TASK TO COMPLETE ▸ Please output the section of the listing below that opens with the line containing "(paddr == OFF_STATUS);" and closes with the line containing "wr_done & hit_count;", exactly and with nothing else.

EXTRACTED INFORMATION START

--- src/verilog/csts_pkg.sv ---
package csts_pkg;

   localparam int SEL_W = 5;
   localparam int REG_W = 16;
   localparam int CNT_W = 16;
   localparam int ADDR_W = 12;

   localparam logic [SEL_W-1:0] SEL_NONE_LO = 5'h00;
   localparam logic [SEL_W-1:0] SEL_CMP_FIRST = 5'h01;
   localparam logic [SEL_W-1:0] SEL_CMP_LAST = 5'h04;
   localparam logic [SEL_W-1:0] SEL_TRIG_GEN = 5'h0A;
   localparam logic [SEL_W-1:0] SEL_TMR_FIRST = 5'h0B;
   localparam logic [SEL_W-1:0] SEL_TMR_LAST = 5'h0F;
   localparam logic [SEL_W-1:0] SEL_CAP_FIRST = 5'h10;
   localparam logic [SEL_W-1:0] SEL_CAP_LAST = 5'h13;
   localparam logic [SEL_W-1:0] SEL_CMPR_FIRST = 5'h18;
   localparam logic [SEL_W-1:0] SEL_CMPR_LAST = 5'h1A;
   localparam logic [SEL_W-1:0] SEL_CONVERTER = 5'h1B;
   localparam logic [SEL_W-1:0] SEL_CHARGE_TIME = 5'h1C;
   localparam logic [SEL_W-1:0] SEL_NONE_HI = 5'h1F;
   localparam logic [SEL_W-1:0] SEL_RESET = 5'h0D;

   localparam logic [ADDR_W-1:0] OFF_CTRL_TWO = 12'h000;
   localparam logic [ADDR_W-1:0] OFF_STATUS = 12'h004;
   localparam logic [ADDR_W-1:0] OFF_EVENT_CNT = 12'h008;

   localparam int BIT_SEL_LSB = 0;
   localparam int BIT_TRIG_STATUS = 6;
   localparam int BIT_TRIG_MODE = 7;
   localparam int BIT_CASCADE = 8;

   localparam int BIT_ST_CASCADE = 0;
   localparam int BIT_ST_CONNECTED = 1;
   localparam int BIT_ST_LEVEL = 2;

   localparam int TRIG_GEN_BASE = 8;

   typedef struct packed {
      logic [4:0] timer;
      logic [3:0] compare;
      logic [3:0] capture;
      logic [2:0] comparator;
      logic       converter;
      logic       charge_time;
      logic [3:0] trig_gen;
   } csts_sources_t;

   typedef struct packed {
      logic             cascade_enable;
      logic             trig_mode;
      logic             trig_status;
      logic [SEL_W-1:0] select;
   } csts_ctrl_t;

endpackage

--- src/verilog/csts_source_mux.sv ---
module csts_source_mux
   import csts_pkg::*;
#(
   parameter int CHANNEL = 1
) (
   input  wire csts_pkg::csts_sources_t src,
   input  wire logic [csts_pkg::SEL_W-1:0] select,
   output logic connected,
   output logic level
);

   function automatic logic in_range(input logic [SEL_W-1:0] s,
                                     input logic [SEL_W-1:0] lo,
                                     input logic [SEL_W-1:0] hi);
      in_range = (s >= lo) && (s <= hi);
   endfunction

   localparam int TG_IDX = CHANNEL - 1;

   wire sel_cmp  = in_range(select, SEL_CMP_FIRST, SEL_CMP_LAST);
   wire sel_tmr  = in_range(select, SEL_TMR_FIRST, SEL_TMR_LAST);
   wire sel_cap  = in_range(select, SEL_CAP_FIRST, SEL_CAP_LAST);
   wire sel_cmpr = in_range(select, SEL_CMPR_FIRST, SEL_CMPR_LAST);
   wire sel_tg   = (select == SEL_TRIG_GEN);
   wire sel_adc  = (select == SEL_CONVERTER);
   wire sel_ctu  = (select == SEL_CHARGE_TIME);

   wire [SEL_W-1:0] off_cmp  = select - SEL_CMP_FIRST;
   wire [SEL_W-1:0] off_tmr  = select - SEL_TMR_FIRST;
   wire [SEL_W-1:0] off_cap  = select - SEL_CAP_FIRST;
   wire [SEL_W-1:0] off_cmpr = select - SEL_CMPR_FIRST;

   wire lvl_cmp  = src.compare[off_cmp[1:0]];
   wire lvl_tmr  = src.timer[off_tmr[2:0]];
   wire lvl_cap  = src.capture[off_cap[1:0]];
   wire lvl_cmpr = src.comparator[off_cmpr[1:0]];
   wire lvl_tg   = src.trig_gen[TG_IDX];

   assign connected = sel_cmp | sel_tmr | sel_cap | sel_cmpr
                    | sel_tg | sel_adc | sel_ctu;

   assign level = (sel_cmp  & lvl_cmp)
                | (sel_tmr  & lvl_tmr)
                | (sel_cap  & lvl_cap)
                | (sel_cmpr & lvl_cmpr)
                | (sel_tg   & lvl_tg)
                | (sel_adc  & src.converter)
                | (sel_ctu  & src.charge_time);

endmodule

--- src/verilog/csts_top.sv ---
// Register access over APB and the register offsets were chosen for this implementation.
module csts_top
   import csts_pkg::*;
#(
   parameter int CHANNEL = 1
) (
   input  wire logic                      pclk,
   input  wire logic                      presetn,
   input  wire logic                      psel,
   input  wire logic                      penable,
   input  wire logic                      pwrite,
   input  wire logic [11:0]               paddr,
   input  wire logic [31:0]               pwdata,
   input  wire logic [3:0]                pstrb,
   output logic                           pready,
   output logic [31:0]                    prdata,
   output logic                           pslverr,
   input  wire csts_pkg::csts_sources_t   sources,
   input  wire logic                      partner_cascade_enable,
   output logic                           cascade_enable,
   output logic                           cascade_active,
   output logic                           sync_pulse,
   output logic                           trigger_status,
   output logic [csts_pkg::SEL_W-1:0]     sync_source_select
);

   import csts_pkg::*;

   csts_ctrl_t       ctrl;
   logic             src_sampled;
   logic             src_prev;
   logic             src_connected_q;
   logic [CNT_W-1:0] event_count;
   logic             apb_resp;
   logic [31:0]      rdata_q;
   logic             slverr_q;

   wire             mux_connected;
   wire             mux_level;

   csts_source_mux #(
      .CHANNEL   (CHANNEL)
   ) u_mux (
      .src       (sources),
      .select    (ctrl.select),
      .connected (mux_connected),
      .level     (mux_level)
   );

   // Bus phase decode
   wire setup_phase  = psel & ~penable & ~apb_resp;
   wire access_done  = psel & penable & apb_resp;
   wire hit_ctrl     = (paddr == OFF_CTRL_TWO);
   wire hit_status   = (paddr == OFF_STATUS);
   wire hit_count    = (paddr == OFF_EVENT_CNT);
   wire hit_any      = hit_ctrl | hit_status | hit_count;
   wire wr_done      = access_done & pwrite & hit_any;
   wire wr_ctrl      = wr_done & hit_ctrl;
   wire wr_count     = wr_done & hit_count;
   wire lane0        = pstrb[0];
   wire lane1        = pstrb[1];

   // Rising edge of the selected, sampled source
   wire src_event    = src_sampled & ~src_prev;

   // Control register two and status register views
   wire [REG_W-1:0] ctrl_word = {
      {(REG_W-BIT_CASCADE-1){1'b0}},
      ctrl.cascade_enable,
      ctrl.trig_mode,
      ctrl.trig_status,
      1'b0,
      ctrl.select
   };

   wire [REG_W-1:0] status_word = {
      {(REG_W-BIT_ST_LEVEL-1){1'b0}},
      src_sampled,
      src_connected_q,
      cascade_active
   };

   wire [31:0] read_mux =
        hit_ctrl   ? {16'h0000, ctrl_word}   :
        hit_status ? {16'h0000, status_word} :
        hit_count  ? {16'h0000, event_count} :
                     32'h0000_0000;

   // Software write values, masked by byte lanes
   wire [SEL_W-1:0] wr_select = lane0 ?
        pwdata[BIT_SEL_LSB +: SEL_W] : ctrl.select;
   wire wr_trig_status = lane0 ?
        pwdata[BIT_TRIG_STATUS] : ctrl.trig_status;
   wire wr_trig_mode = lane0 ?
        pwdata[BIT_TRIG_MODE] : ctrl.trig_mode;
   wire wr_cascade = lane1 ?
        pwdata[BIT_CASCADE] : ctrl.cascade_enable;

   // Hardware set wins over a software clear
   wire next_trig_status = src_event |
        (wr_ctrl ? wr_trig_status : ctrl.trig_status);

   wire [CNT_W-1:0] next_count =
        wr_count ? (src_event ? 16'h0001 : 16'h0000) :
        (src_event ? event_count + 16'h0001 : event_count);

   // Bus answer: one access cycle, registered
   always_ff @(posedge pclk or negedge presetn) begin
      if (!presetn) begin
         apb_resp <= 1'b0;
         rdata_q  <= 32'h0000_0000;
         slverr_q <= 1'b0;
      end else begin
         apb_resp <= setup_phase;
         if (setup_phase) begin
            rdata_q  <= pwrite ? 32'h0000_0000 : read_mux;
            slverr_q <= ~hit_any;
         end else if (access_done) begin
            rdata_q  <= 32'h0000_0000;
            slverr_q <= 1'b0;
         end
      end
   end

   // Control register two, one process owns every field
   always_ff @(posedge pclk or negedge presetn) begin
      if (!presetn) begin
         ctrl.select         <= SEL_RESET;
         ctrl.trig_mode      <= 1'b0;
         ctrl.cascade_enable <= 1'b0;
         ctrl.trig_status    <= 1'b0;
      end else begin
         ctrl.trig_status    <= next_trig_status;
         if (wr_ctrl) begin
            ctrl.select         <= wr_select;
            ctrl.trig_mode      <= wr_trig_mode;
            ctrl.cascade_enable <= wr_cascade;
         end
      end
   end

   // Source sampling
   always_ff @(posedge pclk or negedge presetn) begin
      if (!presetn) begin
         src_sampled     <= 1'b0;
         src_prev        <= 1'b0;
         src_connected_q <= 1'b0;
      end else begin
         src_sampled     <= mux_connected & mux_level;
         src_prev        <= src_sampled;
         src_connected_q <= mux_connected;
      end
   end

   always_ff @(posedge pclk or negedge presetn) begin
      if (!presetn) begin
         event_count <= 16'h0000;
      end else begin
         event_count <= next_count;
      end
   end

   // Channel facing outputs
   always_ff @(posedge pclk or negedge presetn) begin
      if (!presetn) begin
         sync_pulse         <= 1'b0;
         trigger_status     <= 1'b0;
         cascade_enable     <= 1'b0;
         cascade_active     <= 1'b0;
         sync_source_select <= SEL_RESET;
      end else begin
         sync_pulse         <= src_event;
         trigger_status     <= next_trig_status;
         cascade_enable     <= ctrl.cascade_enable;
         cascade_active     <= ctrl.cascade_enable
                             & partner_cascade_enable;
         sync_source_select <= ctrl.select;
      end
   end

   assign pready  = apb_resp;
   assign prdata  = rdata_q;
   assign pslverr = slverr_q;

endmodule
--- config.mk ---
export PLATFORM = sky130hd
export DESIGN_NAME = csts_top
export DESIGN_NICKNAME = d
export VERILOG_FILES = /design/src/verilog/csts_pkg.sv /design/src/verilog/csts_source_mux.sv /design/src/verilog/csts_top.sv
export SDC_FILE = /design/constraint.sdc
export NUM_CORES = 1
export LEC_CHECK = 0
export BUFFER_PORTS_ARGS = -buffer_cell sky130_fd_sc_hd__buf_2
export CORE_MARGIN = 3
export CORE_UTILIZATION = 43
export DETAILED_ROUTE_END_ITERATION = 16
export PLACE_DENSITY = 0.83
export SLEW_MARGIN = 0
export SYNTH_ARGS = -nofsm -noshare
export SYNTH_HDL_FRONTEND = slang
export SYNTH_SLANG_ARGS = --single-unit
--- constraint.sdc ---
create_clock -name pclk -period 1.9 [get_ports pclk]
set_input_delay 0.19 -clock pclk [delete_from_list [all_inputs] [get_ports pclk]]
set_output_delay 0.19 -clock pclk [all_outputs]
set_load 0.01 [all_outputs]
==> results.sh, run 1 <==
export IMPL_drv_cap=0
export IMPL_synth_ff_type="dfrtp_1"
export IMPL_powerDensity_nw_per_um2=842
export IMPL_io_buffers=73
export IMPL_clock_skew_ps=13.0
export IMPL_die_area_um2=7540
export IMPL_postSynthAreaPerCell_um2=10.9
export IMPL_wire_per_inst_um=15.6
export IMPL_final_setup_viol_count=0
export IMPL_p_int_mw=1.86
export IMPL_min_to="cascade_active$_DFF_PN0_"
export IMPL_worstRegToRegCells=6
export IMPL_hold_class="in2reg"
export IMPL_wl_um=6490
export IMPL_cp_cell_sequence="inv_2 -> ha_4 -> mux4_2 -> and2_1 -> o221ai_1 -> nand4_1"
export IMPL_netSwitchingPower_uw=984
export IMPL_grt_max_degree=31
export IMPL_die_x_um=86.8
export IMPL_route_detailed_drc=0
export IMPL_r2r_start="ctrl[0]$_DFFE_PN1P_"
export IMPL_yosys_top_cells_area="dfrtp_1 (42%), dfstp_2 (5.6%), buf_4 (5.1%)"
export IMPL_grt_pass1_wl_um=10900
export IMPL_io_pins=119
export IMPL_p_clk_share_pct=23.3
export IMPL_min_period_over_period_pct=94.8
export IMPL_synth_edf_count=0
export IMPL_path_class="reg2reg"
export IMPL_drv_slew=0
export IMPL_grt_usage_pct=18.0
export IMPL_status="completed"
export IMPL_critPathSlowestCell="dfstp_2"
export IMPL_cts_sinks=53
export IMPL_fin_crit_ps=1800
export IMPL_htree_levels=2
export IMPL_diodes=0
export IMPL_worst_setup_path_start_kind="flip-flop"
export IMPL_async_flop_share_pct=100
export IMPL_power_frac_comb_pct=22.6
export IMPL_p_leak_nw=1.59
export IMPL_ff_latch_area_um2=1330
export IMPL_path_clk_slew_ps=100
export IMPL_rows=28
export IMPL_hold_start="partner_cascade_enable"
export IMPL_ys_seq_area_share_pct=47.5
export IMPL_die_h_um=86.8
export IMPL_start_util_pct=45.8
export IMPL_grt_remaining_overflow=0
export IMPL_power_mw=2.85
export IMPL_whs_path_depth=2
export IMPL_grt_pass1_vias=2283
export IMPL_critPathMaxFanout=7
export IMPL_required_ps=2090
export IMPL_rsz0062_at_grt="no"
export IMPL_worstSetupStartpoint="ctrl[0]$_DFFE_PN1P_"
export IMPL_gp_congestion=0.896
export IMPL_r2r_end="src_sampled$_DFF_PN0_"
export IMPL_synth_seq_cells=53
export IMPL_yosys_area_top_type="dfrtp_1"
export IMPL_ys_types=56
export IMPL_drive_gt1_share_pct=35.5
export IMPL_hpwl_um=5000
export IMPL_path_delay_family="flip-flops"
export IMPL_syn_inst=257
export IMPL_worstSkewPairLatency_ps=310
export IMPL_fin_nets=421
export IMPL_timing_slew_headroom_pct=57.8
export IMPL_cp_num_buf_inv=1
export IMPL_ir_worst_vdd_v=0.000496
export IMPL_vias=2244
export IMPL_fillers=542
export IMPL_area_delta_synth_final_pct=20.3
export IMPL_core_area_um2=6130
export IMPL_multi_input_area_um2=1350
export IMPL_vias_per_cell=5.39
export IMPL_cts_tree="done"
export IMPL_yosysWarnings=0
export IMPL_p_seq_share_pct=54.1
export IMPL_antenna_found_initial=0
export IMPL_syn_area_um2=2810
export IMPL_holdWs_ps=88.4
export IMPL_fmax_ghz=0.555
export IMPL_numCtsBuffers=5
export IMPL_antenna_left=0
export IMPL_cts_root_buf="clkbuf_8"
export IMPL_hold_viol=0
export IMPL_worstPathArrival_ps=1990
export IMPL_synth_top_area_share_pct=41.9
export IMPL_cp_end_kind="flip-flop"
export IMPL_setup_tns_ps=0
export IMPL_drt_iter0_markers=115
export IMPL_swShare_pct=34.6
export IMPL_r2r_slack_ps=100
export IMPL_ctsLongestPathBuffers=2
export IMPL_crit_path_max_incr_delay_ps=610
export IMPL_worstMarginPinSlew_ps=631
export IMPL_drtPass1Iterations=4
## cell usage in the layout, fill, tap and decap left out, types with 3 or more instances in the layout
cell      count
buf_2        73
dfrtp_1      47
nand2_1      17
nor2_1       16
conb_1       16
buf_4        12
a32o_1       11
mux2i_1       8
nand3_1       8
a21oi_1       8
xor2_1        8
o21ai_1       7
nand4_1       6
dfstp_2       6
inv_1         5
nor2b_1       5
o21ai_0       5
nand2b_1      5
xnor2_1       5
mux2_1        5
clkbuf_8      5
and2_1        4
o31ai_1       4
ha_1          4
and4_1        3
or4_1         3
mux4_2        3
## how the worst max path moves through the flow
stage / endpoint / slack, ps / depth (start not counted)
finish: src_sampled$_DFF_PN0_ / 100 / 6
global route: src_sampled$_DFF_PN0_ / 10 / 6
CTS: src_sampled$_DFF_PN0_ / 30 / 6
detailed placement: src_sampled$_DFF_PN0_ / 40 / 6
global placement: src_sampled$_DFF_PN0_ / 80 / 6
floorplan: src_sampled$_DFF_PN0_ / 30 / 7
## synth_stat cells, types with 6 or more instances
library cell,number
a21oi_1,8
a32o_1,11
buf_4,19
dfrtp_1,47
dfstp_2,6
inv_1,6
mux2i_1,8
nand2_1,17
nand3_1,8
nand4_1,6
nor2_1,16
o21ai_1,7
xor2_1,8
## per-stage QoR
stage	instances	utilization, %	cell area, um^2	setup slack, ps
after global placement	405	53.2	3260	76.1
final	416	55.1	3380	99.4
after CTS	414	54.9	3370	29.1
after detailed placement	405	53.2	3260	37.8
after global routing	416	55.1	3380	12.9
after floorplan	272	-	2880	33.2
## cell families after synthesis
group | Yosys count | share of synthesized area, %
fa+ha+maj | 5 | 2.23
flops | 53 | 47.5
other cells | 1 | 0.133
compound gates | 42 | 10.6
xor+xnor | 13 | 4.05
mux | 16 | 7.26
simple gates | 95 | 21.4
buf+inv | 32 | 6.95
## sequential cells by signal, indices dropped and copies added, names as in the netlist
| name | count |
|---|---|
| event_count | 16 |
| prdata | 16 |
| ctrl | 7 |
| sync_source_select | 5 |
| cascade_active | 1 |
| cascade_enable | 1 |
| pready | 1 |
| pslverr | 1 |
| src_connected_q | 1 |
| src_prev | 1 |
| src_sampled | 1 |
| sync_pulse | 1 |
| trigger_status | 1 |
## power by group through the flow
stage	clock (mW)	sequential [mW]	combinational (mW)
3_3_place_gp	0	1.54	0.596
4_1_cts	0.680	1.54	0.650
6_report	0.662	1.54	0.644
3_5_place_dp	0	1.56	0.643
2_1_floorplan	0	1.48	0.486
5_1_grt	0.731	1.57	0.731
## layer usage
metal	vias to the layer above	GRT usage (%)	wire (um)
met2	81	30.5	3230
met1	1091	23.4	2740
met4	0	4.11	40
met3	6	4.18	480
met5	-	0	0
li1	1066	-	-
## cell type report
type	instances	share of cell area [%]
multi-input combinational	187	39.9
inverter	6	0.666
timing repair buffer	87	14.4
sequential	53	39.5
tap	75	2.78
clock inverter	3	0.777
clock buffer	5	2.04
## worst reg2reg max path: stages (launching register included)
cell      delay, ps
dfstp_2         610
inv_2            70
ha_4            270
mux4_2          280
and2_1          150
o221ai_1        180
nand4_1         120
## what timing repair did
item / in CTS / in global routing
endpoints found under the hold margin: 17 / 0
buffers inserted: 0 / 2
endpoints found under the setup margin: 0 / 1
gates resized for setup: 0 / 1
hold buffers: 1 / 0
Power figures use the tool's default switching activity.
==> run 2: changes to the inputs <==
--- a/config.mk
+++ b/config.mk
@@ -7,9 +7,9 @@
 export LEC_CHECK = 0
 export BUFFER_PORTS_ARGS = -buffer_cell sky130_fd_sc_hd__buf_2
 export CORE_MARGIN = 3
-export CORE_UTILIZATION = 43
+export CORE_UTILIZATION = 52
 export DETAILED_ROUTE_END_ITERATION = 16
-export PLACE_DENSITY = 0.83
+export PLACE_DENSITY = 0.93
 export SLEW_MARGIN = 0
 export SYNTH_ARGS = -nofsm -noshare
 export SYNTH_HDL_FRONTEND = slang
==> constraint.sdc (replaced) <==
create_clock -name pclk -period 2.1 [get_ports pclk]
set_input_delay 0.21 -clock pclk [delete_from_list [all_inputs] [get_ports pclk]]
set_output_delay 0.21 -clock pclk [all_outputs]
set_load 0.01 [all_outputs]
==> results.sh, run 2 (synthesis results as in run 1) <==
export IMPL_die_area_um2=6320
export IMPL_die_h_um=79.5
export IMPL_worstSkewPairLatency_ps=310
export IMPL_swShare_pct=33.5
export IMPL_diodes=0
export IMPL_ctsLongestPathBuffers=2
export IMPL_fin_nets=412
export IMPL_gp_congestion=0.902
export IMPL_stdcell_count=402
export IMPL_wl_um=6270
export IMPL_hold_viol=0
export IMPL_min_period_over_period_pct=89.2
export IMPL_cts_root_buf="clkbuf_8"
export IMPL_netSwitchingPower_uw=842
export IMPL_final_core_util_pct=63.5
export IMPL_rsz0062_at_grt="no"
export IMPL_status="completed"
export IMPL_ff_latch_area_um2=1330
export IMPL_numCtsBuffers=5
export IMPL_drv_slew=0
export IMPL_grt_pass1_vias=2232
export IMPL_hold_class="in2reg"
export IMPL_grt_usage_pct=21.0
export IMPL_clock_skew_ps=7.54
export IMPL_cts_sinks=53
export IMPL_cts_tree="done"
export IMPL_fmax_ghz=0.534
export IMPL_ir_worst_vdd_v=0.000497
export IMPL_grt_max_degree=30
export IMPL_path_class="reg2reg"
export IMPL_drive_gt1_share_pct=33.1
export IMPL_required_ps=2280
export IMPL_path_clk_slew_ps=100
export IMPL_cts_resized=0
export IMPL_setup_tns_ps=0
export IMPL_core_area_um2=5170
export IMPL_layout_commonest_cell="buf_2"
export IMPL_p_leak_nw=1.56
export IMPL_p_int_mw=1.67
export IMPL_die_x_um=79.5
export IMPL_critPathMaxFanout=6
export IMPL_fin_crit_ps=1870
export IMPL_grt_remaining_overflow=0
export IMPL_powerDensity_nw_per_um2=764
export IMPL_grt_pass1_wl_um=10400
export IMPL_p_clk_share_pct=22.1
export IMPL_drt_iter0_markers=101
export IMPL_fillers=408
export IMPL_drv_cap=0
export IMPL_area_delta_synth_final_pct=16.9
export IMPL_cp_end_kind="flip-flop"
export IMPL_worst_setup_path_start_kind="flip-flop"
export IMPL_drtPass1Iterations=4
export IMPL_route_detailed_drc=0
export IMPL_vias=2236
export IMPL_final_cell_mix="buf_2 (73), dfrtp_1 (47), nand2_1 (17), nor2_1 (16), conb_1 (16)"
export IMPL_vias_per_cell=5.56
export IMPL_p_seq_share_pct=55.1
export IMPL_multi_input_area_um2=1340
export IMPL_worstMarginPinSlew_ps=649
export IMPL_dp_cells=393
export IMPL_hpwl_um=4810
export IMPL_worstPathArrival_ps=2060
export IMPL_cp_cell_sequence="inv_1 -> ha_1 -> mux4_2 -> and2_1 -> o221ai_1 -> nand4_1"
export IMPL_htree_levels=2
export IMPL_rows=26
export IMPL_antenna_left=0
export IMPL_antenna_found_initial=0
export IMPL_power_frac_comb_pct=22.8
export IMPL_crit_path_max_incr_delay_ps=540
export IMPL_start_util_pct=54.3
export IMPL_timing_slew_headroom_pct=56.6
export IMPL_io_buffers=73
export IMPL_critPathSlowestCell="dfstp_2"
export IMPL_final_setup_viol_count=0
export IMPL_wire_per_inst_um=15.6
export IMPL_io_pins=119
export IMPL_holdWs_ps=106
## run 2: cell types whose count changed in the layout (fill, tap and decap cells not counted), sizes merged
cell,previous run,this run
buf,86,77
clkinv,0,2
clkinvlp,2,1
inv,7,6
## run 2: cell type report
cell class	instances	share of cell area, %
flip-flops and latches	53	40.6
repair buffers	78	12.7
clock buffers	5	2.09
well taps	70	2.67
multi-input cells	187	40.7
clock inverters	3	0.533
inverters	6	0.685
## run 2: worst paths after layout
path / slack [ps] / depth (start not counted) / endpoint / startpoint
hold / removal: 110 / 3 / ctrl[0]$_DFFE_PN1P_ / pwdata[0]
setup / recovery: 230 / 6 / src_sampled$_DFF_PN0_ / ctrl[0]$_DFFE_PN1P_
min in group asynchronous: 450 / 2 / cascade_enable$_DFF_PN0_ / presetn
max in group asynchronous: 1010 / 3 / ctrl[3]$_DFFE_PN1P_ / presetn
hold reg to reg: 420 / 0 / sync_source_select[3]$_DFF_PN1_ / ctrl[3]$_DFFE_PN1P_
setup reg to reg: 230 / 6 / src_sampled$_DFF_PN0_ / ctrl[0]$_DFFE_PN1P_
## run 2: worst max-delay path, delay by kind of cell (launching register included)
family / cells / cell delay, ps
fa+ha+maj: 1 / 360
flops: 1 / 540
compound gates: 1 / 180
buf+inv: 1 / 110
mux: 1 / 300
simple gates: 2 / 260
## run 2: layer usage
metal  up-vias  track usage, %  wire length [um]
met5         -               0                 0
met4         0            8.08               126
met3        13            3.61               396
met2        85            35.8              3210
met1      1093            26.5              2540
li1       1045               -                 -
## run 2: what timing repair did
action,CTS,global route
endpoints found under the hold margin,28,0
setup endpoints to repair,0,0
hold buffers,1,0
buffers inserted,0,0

EXTRACTED INFORMATION END

WRITTEN REPLY ▸
   wire hit_status   = (paddr == OFF_STATUS);
   wire hit_count    = (paddr == OFF_EVENT_CNT);
   wire hit_any      = hit_ctrl | hit_status | hit_count;
   wire wr_done      = access_done & pwrite & hit_any;
   wire wr_ctrl      = wr_done & hit_ctrl;
   wire wr_count     = wr_done & hit_count;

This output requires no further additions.